Segment Open

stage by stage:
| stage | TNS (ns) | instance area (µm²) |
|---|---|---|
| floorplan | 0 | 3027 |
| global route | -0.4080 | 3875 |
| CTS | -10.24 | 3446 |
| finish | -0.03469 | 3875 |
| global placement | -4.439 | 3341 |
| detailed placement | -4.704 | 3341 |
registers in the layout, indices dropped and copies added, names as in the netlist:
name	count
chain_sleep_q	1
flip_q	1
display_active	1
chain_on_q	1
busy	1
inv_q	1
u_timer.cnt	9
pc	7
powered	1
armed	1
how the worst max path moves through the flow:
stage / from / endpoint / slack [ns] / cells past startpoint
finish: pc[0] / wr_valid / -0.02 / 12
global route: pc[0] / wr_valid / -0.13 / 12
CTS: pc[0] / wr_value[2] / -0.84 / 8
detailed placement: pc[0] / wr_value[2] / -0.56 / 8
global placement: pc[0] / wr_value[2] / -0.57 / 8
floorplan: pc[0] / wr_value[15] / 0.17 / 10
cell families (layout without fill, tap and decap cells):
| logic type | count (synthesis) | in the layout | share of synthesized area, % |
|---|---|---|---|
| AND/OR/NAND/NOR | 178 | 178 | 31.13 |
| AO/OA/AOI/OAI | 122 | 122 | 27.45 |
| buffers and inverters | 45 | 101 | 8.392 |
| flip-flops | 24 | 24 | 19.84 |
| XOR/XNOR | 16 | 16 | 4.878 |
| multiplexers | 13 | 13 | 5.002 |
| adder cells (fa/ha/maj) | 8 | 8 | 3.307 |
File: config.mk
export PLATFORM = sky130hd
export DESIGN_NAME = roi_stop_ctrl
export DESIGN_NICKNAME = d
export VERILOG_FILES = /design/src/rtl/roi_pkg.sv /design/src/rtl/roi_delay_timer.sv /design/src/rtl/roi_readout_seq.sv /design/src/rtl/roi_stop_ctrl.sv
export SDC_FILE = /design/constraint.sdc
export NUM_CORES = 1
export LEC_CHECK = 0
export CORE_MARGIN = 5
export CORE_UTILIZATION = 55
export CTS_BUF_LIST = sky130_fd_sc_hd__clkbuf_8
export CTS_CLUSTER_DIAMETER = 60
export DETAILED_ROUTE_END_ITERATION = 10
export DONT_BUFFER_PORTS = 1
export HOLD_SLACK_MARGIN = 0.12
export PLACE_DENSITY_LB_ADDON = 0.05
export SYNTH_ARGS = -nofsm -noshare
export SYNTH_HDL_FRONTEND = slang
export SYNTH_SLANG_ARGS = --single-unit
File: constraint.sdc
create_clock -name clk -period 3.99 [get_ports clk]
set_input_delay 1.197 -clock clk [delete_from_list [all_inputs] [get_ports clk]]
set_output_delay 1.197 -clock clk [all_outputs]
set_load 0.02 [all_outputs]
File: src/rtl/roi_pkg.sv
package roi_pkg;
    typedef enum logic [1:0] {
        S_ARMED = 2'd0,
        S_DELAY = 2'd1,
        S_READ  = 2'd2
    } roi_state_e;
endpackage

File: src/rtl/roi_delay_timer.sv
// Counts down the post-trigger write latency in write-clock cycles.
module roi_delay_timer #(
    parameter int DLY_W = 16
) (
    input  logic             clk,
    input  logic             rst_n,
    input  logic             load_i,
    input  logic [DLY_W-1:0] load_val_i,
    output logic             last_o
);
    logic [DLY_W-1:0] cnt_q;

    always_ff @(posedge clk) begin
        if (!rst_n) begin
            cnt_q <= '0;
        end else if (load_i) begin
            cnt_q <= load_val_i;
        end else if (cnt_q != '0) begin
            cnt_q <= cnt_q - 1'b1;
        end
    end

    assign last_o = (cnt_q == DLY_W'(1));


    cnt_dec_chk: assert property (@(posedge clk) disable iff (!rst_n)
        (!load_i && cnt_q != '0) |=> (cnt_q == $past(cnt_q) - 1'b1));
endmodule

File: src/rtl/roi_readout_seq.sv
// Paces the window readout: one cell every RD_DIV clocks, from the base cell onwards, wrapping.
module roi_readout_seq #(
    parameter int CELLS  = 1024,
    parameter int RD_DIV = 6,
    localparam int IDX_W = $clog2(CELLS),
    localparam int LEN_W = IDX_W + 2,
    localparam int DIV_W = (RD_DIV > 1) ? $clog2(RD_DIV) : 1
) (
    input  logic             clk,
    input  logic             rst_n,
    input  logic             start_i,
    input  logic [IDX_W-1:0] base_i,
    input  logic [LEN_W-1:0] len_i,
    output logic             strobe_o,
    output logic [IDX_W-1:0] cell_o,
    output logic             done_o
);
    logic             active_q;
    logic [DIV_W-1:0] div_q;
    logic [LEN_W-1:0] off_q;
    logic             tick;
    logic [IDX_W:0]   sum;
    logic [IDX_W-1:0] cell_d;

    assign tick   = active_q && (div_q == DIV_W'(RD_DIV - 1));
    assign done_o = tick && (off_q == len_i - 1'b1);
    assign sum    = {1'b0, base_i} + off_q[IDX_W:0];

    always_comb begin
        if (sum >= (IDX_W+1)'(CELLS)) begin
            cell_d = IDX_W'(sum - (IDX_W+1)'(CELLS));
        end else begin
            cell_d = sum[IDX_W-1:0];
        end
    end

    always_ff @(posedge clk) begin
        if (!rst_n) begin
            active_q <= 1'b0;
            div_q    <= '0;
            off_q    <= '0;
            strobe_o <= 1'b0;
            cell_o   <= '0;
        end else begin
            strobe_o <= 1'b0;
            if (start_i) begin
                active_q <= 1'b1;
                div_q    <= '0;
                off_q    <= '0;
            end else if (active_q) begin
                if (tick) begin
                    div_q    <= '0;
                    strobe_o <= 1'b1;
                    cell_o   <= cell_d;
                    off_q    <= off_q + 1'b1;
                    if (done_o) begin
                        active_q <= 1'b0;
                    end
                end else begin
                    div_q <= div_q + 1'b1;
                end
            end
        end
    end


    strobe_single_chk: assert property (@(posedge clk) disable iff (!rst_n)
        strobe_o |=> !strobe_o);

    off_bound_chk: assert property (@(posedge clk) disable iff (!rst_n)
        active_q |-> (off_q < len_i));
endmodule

Segment Closed

● **Exercise description**:
Would you copy all lines in the records where the string "placement" appears?

● **Written reply**:
| global placement | -4.439 | 3341 |
| detailed placement | -4.704 | 3341 |
detailed placement: pc[0] / wr_value[2] / -0.56 / 8
global placement: pc[0] / wr_value[2] / -0.57 / 8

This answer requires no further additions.